Computer and User Certificate Requirements

Applies To: Windows Server 2008, Windows Server 2008 R2

All certificates that are used for network access authentication with Extensible Authentication Protocol-Transport Layer Security (EAP-TLS) and Protected Extensible Authentication Protocol (PEAP) must meet the requirements for X.509 certificates and work for connections that use Secure Sockets Layer/Transport Layer Security (SSL/TLS) as specified below. If you configure your computer and user certificates according to this information, your certificates will also meet the requirements for PEAP and EAP.

Note

Use the Certificate Templates MMC snap-in and copies of the User certificate template and the Workstation Authentication certificate template to configure user and computer certificates for use with EAP and PEAP. For more information, see Foundation Network Companion Guide: Deploying Computer and User Certificates in the Windows Server 2008 Technical Library at http://go.microsoft.com/fwlink/?LinkId=113884.

While configuring copies of the User certificate template and the Workstation Authentication certificate template, ensure that the following is true:

  • The Subject name field contains a value. If you issue a certificate that has a blank subject name, the certificate cannot be used for authentication.

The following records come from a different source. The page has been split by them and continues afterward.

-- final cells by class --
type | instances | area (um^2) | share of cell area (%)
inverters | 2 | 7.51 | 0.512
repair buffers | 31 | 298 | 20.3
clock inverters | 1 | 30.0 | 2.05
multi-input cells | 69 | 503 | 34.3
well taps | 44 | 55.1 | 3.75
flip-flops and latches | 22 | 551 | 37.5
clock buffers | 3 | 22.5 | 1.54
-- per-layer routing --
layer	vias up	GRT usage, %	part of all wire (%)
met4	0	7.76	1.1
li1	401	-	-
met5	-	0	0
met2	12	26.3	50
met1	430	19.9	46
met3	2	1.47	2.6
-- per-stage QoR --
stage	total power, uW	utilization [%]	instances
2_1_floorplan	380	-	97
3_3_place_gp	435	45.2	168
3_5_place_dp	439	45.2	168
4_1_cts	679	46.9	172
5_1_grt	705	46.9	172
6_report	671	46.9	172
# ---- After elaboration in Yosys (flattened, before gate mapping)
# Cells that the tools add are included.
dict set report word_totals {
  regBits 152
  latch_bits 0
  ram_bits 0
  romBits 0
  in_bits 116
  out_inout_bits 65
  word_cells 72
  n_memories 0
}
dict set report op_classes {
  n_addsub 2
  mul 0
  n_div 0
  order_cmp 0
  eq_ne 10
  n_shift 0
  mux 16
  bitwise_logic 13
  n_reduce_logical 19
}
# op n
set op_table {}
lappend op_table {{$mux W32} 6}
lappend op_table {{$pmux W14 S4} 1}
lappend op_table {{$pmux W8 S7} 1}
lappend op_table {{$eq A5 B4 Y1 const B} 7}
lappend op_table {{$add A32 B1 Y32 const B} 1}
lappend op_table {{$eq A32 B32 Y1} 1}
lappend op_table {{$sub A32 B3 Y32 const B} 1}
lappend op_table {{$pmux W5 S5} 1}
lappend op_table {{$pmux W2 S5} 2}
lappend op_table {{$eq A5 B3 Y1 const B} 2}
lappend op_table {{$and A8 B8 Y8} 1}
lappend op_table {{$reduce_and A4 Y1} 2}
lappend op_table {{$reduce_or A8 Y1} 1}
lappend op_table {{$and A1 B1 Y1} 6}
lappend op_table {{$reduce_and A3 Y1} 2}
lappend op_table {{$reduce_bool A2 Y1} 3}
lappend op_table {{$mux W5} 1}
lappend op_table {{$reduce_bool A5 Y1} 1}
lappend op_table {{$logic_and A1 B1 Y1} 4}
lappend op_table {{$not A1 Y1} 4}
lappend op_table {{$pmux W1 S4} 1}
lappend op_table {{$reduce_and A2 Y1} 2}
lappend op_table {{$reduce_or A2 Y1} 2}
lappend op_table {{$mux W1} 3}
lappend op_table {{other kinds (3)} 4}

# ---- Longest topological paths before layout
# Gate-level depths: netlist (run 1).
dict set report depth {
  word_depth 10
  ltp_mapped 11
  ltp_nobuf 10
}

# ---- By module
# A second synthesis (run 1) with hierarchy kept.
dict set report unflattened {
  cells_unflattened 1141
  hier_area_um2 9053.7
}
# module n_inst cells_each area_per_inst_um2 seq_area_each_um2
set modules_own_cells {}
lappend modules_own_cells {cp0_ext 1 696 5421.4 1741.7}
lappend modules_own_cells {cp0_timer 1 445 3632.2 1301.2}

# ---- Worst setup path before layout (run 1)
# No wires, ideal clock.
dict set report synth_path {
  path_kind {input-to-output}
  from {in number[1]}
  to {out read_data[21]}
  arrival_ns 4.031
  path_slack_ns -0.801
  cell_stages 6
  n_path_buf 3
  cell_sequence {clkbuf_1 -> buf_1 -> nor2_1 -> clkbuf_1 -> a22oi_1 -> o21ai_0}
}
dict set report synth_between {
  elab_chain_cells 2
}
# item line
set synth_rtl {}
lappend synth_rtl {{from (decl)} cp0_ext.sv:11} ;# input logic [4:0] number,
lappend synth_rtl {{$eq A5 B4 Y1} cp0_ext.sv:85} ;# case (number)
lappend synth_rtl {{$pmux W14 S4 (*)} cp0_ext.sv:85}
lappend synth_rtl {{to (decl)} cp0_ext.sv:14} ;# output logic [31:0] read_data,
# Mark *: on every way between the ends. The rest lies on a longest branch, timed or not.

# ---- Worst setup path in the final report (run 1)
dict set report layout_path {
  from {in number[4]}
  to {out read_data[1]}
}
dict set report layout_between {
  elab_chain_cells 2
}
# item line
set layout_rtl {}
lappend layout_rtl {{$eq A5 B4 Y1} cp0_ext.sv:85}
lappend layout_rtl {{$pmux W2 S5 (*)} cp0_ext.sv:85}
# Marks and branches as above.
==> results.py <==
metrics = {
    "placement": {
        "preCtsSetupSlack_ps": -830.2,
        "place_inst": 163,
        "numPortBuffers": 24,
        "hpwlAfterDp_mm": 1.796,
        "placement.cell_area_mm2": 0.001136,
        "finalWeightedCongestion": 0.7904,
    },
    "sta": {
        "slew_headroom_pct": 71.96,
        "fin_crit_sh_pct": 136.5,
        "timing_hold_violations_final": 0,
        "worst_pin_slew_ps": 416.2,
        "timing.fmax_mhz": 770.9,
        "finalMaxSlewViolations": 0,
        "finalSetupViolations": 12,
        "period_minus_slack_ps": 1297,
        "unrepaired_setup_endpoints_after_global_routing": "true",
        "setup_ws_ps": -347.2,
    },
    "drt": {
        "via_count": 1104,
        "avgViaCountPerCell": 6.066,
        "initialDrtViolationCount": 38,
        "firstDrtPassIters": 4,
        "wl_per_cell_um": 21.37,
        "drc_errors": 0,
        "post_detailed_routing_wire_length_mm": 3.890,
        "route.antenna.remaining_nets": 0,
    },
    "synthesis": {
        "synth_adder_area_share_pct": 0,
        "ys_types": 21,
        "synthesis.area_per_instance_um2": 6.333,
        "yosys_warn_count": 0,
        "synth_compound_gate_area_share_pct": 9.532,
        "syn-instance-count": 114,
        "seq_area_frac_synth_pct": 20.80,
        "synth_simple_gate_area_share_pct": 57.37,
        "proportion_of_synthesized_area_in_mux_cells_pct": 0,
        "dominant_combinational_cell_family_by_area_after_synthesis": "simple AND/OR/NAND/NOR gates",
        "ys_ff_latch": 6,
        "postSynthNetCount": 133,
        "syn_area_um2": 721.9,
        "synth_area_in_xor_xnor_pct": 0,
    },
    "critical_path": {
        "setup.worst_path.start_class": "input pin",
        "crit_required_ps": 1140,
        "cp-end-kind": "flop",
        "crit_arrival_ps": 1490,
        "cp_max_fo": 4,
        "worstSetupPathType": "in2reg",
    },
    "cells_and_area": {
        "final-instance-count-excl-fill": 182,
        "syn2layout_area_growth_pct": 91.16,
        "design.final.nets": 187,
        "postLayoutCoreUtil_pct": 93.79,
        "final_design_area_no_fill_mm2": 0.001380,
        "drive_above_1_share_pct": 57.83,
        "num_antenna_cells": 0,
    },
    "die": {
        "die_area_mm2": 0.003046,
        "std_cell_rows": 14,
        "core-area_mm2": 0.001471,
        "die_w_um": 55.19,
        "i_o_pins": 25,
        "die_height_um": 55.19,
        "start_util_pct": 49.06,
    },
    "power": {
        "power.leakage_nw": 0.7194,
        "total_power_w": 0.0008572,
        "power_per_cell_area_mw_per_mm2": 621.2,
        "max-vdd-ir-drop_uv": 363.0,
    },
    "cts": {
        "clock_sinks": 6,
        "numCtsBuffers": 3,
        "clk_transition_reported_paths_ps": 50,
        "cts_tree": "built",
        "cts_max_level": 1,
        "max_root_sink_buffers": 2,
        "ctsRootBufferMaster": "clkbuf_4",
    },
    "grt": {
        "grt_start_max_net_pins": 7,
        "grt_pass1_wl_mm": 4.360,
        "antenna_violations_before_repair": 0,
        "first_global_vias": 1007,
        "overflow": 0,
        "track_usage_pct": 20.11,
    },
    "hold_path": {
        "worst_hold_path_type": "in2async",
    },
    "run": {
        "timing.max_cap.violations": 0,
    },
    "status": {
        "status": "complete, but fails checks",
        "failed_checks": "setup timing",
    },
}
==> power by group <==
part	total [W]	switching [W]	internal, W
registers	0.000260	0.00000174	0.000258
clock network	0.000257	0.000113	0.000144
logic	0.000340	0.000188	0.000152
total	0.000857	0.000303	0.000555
==> src/rtl/barrel_rotate_pipe_if.sv <==
// Stream interface for barrel_rotate_pipe: operand issue side and result side.
// The operand producer / result consumer uses master; the rotate unit uses slave.
interface barrel_rotate_pipe_if #(
  parameter int unsigned WIDTH = 32,
  parameter int unsigned TAG_W = 4
);
  localparam int unsigned SH_W = $clog2(WIDTH);

  logic             in_valid;
  logic             in_ready;
  logic [WIDTH-1:0] in_data;
  logic [SH_W-1:0]  in_amt;
  logic [1:0]       in_op;
  logic [TAG_W-1:0] in_tag;
  logic             out_valid;
  logic             out_ready;
  logic [WIDTH-1:0] out_data;
  logic [TAG_W-1:0] out_tag;

  modport master (
    output in_valid, in_data, in_amt, in_op, in_tag, out_ready,
    input  in_ready, out_valid, out_data, out_tag
  );

  modport slave (
    input  in_valid, in_data, in_amt, in_op, in_tag, out_ready,
    output in_ready, out_valid, out_data, out_tag
  );
endinterface

==> src/rtl/barrel_rotate_pipe.sv <==
// Pipelined rotate/shift unit: stage k applies a 2^k step when amt[k] is set.
// Bubble-collapsing valid/ready pipeline; op, amt and tag travel with the data.
module barrel_rotate_pipe #(
  parameter int unsigned WIDTH = 32,
  parameter int unsigned TAG_W = 4
) (
  input  logic               clk,
  input  logic               rst_n,
  barrel_rotate_pipe_if.slave bus
);
  localparam int unsigned SH_W = $clog2(WIDTH);

  localparam logic [1:0] OP_ROL = 2'b00;
  localparam logic [1:0] OP_ROR = 2'b01;
  localparam logic [1:0] OP_SHL = 2'b10;
  localparam logic [1:0] OP_SHR = 2'b11;

  logic [SH_W-1:0]  valid_q;
  logic [WIDTH-1:0] data_q [SH_W];
  logic [TAG_W-1:0] tag_q  [SH_W];
  logic [1:0]       op_q   [SH_W];
  logic [SH_W-1:0]  amt_q  [SH_W];

  logic [SH_W:0]    load_en;

  logic [SH_W-1:0]  src_valid;
  logic [WIDTH-1:0] src_data [SH_W];
  logic [TAG_W-1:0] src_tag  [SH_W];
  logic [1:0]       src_op   [SH_W];
  logic [SH_W-1:0]  src_amt  [SH_W];
  logic [WIDTH-1:0] data_d   [SH_W];

  // A stage may load when it is empty or its content moves on this cycle.
  always_comb begin
    load_en = '0;
    load_en[SH_W] = bus.out_ready;
    for (int k = SH_W - 1; k >= 0; k--) begin
      load_en[k] = !valid_q[k] || load_en[k+1];
    end
  end

  // Stage inputs: stage 0 from the issue port, stage k from stage k-1.
  always_comb begin
    src_valid    = '0;
    src_valid[0] = bus.in_valid;
    src_data[0]  = bus.in_data;
    src_tag[0]   = bus.in_tag;
    src_op[0]    = bus.in_op;
    src_amt[0]   = bus.in_amt;
    for (int k = 1; k < SH_W; k++) begin
      src_valid[k] = valid_q[k-1];
      src_data[k]  = data_q[k-1];
      src_tag[k]   = tag_q[k-1];
      src_op[k]    = op_q[k-1];
      src_amt[k]   = amt_q[k-1];
    end
  end

  // Per-stage 2^k step; rotate-right is done directly rather than via WIDTH-amt.
  always_comb begin
    for (int k = 0; k < SH_W; k++) begin
      data_d[k] = src_data[k];
      if (src_amt[k][k]) begin
        case (src_op[k])
          OP_ROL:  data_d[k] = (src_data[k] << (1 << k)) | (src_data[k] >> (WIDTH - (1 << k)));
          OP_ROR:  data_d[k] = (src_data[k] >> (1 << k)) | (src_data[k] << (WIDTH - (1 << k)));
          OP_SHL:  data_d[k] = src_data[k] << (1 << k);
          OP_SHR:  data_d[k] = src_data[k] >> (1 << k);
          default: data_d[k] = src_data[k];
        endcase
      end
    end
  end

  always_ff @(posedge clk or negedge rst_n) begin
    if (!rst_n) begin
      valid_q <= '0;
      for (int k = 0; k < SH_W; k++) begin
        data_q[k] <= '0;
        tag_q[k]  <= '0;
        op_q[k]   <= '0;
        amt_q[k]  <= '0;
      end
    end else begin
      for (int k = 0; k < SH_W; k++) begin
        if (load_en[k]) begin
          valid_q[k] <= src_valid[k];
          data_q[k]  <= data_d[k];
          tag_q[k]   <= src_tag[k];
          op_q[k]    <= src_op[k];
          amt_q[k]   <= src_amt[k];
        end
      end
    end
  end

  assign bus.in_ready  = load_en[0];
  assign bus.out_valid = valid_q[SH_W-1];
  assign bus.out_data  = data_q[SH_W-1];
  assign bus.out_tag   = tag_q[SH_W-1];

  // The last stage's op/amt have no consumer.
  logic unused_last;
  assign unused_last = &{1'b0, op_q[SH_W-1], amt_q[SH_W-1]};
endmodule

==> src/flat_wrapper.sv <==
// flat-port wrapper written by rule: the top's interface ports become plain ports
module barrel_rotate_pipe_flat 
#(
  parameter int unsigned WIDTH = 32,
  parameter int unsigned TAG_W = 4
)
  (clk, rst_n, bus_in_valid, bus_in_data, bus_in_amt, bus_in_op, bus_in_tag, bus_out_ready, bus_in_ready, bus_out_valid, bus_out_data, bus_out_tag);
  barrel_rotate_pipe_if #(.WIDTH(WIDTH), .TAG_W(TAG_W)) bus_i ();
  input  logic clk;
  input  logic rst_n;
  input wire logic [$bits(bus_i.in_valid)-1:0] bus_in_valid;
  input wire logic [$bits(bus_i.in_data)-1:0] bus_in_data;
  input wire logic [$bits(bus_i.in_amt)-1:0] bus_in_amt;
  input wire logic [$bits(bus_i.in_op)-1:0] bus_in_op;
  input wire logic [$bits(bus_i.in_tag)-1:0] bus_in_tag;
  input wire logic [$bits(bus_i.out_ready)-1:0] bus_out_ready;
  output wire logic [$bits(bus_i.in_ready)-1:0] bus_in_ready;
  output wire logic [$bits(bus_i.out_valid)-1:0] bus_out_valid;
  output wire logic [$bits(bus_i.out_data)-1:0] bus_out_data;
  output wire logic [$bits(bus_i.out_tag)-1:0] bus_out_tag;
  assign bus_i.in_valid = bus_in_valid;
  assign bus_i.in_data = bus_in_data;
  assign bus_i.in_amt = bus_in_amt;
  assign bus_i.in_op = bus_in_op;
  assign bus_i.in_tag = bus_in_tag;
  assign bus_i.out_ready = bus_out_ready;
  assign bus_in_ready = bus_i.in_ready;
  assign bus_out_valid = bus_i.out_valid;
  assign bus_out_data = bus_i.out_data;
  assign bus_out_tag = bus_i.out_tag;
  barrel_rotate_pipe #(.WIDTH(WIDTH), .TAG_W(TAG_W)) u_core (.clk(clk), .rst_n(rst_n), .bus(bus_i));
endmodule
==> config.mk <==
export PLATFORM = sky130hd
export DESIGN_NAME = barrel_rotate_pipe_flat
export DESIGN_NICKNAME = d
export VERILOG_FILES = /design/src/rtl/barrel_rotate_pipe_if.sv /design/src/rtl/barrel_rotate_pipe.sv /design/src/flat_wrapper.sv
export SDC_FILE = /design/constraint.sdc
export NUM_CORES = 1
export LEC_CHECK = 0
export BUFFER_PORTS_ARGS = -buffer_cell sky130_fd_sc_hd__buf_2
export CORE_MARGIN = 1
export CORE_UTILIZATION = 58
export CTS_CLUSTER_DIAMETER = 80
export DETAILED_ROUTE_END_ITERATION = 10
export PLACE_DENSITY_LB_ADDON = 0.15
export RECOVER_POWER = 25
export SYNTH_ARGS = -nofsm -noshare
export SYNTH_HDL_FRONTEND = slang
export SYNTH_SLANG_ARGS = --single-unit
==> constraint.sdc <==
create_clock -name clk -period 2.3 [get_ports clk]
set_clock_uncertainty 0.15 [all_clocks]
set_input_delay 0.23 -clock clk [delete_from_list [all_inputs] [get_ports clk]]
set_output_delay 0.23 -clock clk [all_outputs]
set_load 0.05 [all_outputs]
# After elaboration in Yosys (flattened, before gate mapping)
# Cells that the tools add are included.
# Widths: inputs -> output; s select.
[op_classes] n_eq_ne=15 n_mux=10 bitwise=9 n_reduce_logical=16
[op_table] operator="$pmux 32 s4" count=4
[op_table] operator="$mux 32" count=5
[op_table] operator="$pmux 32 s3" count=1
[op_table] operator="$or 24x32->32" count=1
[op_table] operator="$or 28x32->32" count=1
[op_table] operator="$or 30x32->32" count=1
[op_table] operator="$or 31x32->32" count=1
[op_table] operator="$or 32x1->32" count=1
[op_table] operator="$or 32x16->32" count=1
[op_table] operator="$or 32x2->32" count=1
[op_table] operator="$or 32x4->32" count=1
[op_table] operator="$or 32x8->32" count=1
[op_table] operator="$eq 2x2->1 const B" count=10
[op_table] operator="$eq 2x1->1 const B" count=5
[op_table] operator="$logic_not 2->1" count=5
[op_table] operator="$logic_not 1->1" count=5
[op_table] operator="$logic_or 1x1->1" count=5
[op_table] operator="$reduce_or 2->1" count=1
[word_totals] regBits=213 inputBits=47 output_inout_bits=38 word_cells=73

# Longest topological paths before layout
[logic_depth] word_depth=6 ltp_mapped=5 mapped_depth_nobuf=4

# Worst setup path before layout
# No wires, ideal clock.
[synth_timing] path_type="reg-to-reg" from="register u_core.valid_q[4]" to="register u_core.data_q[151] in the netlist's numbering" setup_ns=0.125 arrival_ns=1.739 required_ns=2.025 setup_slack_ns=0.286 stages_incl_launch_ff=6 n_path_buf=1 synth_period_minus_slack_ns=2.014 path_cell_list="dfrtp_1 -> and4b_1 -> and3_2 -> inv_2 -> buf_6 -> mux2_4"
[synth_via] elab_chain_cells=6
[synth_lines] item="start, declared" line_no="barrel_rotate_pipe.sv:18" source="logic [SH_W-1:0] valid_q;"
[synth_lines] item="start signal, assigned by index" line_no="barrel_rotate_pipe.sv:87" source="valid_q[k] <= src_valid[k];"
[synth_lines] item="$logic_not 1->1" line_no="barrel_rotate_pipe.sv:38" source="load_en[k] = !valid_q[k] || load_en[k+1];"
[synth_lines] item="$logic_or 1x1->1 (5 in a row)" line_no="barrel_rotate_pipe.sv:38"
[synth_lines] item="net bus_in_ready" line_no="flat_wrapper.sv:17" source="output wire logic [$bits(bus_i.in_ready)-1:0] bus_in_ready;"
[synth_lines] item="end signal, assigned by index" line_no="barrel_rotate_pipe.sv:88" source="data_q[k] <= data_d[k];"
[synth_lines] item="end, declared" line_no="barrel_rotate_pipe.sv:19" source="logic [WIDTH-1:0] data_q [SH_W];"
# The timed path passes the listed nets, and every way through them passes these cells.
# A chain may end at the register's enable or synchronous reset.

# Final worst setup path
[layout_timing] from="register u_core.valid_q[4]" to="output port bus_in_ready"
[layout_via] elab_chain_cells=6
[layout_lines] item="$logic_not 1->1" line_no="barrel_rotate_pipe.sv:38"
[layout_lines] item="$logic_or 1x1->1 (5 in a row)" line_no="barrel_rotate_pipe.sv:38"
[layout_lines] item="end, declared" line_no="flat_wrapper.sv:17"
# Every way passes these cells.

==> impl_results.md <==
* Die area at around 19000 um^2
* Syn Nets at 1086
* Fmax at 455.7 MHz
* Clock tree root driver cell: clkbuf_16
* TritonRoute pass-1 iters at 8
* Num ports at 85
* Die W at 138.1 um
* Maximum VDD drop at 471.8 uV
* First-pass GRT wire length at 37140 um
* Unrepaired setup endpoints after global routing: false
* Hold slack at 0.01202 ns
* Pre-CTS WS at 0.2737 ns
* Vias in the first global route at a little over 7000
* Fraction of layout cells with a size suffix above 1 at between 20 and 25%
* Synth area leaders: dfrtp_1, mux2i_1, mux2_2
* Critical Path End Type: primary output
* Initial antenna violation count at 0
* CP startpoint kind: register
* Post-synthesis sequential area ratio at 47.29%
* Flops & latches, synth at around 200
* Critical Path AT at 1.81 ns
* Yosys top cell area share at 47.29%
* Fin crit period at 2.195 ns
* Distinct cell type count of the synthesized netlist at 31
* Row Count at 49
* Hold crit path type: in -> reg
* Core area at ~18000 um^2
* Largest net degree at the start of global routing at 74
* Period utilization at approximately 95%
* Via count at 7529
* Synth warnings at 0
* H-tree depth at 1
* Max Cap Viol at 1
* Post-synthesis cell count at 1039
* Area of the multi-input gates at 5030 um^2
* Avg Cell Area, Syn at 10.34 um^2
* Clock-pin slew on the worst setup and hold paths at 0.06 ns
* Mapped cell area at 10740 um^2
* Final Net Count at 1120
* GRT Util Overall at 23.78%
* Status: complete, but fails checks
* Final WS setup at around 0.11 ns
* Antenna viol nets, final at 0
* Fill cells at 1454
* Vert. Die Dim at ~140 um
* Least-Margin Pin Slew at between 1.5 and 2 ns
* GR Overflow Total at 0
* TritonCTS buffer count at 21
* Leak at approximately 0.0055 uW
* Clk sinks at just over 200
* Max-slew violations at 64
* Antenna diode count at 0
* Final setup fails at 0
* Critical Path RT at 1.92 ns
* Failing checks: DRC, capacitance limit, slew limit
* Pwr per Cell Area at 1121 nW/um^2
* Area Overhead vs Synth at 11.28%
* Total Wirelength at roughly 22000 um
* IO buf count at 84
* DP HPWL at 15670 um
* CTS tree: built
* Maximum clock path buffer count at 3
* Sequential Area at 5080 um^2
* Gp weighted congestion at 0.8144
* Worst skew pair latency at 0.49 ns
* Most common cell after layout, fill and taps aside: dfrtp_1
* TNS Setup at 0 ns
* Max FO, Critical Path at 11
* Detailed-route DRC error count at 19
* Vias per cell at approximately 5.7
* Slew Limit Headroom at -11.91%
* Most frequent cells in the layout: dfrtp_1, nor2_1, a21oi_1
* Initial DRC count at 518
* Area leader, netlist: dfrtp_1
* Reg2reg setup slack at 0.34 ns
* WL/cell at 16.72 um
* Initial Util at roughly 60%
* Final Hold Viols at 0
* Setup CP Type: reg -> out
## synth_stat cells
library cell / number
mux2_4: 38
o21ai_0: 33
a21boi_2: 1
a21o_1: 44
buf_1: 10
inv_2: 1
and4b_1: 1
and3b_1: 1
clkinv_1: 1
nor2_1: 146
buf_2: 29
nand3b_1: 8
or2_2: 1
dfrtp_1: 203
nor2b_1: 33
and3_2: 1
buf_6: 4
nand2b_1: 13
inv_1: 2
clkbuf_1: 39
mux2i_1: 98
a211oi_1: 40
a31oi_1: 22
buf_4: 33
mux2_2: 57
a221oi_1: 20
nand2_1: 43
or3b_2: 3
a21oi_1: 106
o31ai_1: 4
a311oi_1: 4
## stage by stage
step	power [uW]	area, um^2	cells	util [%]
2_1_floorplan	9395	10740	1039	-
3_3_place_gp	10200	11220	1267	62.01
3_5_place_dp	10330	11220	1267	62.01
4_1_cts	13510	11970	1313	66.17
5_1_grt	14200	11950	1313	66.09
6_report	13400	11950	1313	66.09
## registers in the layout, indices dropped and copies added (netlist names)
register             flops
u_core.bus.out_data     32
u_core.bus.out_tag       4
u_core.amt_q            10
u_core.data_q          128
u_core.op_q              8
u_core.valid_q           5
u_core.src_tag          16
## power by group
group | leakage, uW | switching, uW | total (uW) | internal, uW
clock | 0.000310 | 1280 | 3110 | 1830
sequential | 0.00233 | 1030 | 5690 | 4660
combinational | 0.00290 | 2760 | 4600 | 1840
total | 0.00554 | 5070 | 13400 | 8330
## repair_timing
action,CTS,global route
pin swaps,0,0
endpoints found under the hold margin,74,0
buffers inserted,0,0
cloned,0,0
hold buffers,12,0
gates resized for setup,2,1
endpoints found under the setup margin,1,1
## cells by family (layout without fill, tap and decap cells)
| group | count (synthesis) | after routing | synth area share, % |
|---|---|---|---|
| compound gates | 274 | 274 | 15.97 |
| simple gates | 250 | 250 | 10.39 |
| flops | 203 | 203 | 47.29 |
| mux | 193 | 193 | 20.42 |
| buf+inv | 119 | 164 | 5.929 |
## final timing paths
| path | endpoint | cells past startpoint | start |
|---|---|---|---|
| worst max register to register | u_core.data_q[141] | 5 | u_core.valid_q[4] |
| worst min register to register | u_core.src_tag[3] | 2 | u_core.src_tag[3] |
| min in group asynchronous | u_core.bus.out_data[5] | 2 | rst_n |
| worst min-delay path | u_core.data_q[153] | 4 | bus_in_data[25] |
| worst max-delay path | bus_in_ready | 4 | u_core.valid_q[4] |
| max in group asynchronous | u_core.src_tag[3] | 3 | rst_n |
## area by class of cell
class / count / area share, %
clock buffer: 32 / 5.161
clock inverter: 2 / 0.08374
inverter: 4 / 0.1466
multi-input combinational: 717 / 42.08
sequential: 203 / 42.50
tap: 229 / 2.397
timing repair buffer: 126 / 7.631
## critical path, stage by stage (launching register included)
cell and delay [ns]:
dfrtp_1 0.41, and4b_2 0.27, and3_2 0.27, inv_4 0.18
buf_6 0.19
## routing by layer
metal | part of all wire [%] | vias to the layer above | global-route usage (%)
li1 | - | 3740 | -
met1 | 45 | 3618 | 31.96
met2 | 49 | 139 | 40.76
met3 | 3.1 | 32 | 2.806
met4 | 2.0 | 0 | 6.978
met5 | 0 | - | 0
No activity file was read; power rests on OpenSTA's default activity.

  • The certificate chains to a trusted root certification authority (CA) and does not fail any of the checks that are performed by CryptoAPI and that are specified in Network Policy Server (NPS) network policy. Because you are issuing certificates from your own enterprise root CA, computer and user certificates issued by the CA automatically chain to the CA. Domain member computers have the CA certificate in the Trusted Root Certification Authorities folder in both the Local Computer and Current User certificate stores, which means that they trust the CA.

  • The user or computer certificate is configured with the Client Authentication purpose in Application Policies extensions (also called Enhanced Key Usage (EKU) extensions). The object identifier for Client Authentication is 1.3.6.1.5.5.7.3.2. By default, the User and Workstation Authentication certificate templates contain this purpose in Application Policies extensions.

  • For user certificates, the Subject Alternative Name (SubjectAltName) extension, if used, contains the user principal name (UPN). By default, the User certificate template is configured with the UPN.

  • For computer certificates, the SubjectAltName extension, if used, contains the fully qualified domain name (FQDN) of the computer, which is also called the DNS name. By default, the Workstation Authentication certificate template is not configured with this value and must be reconfigured to meet this requirement.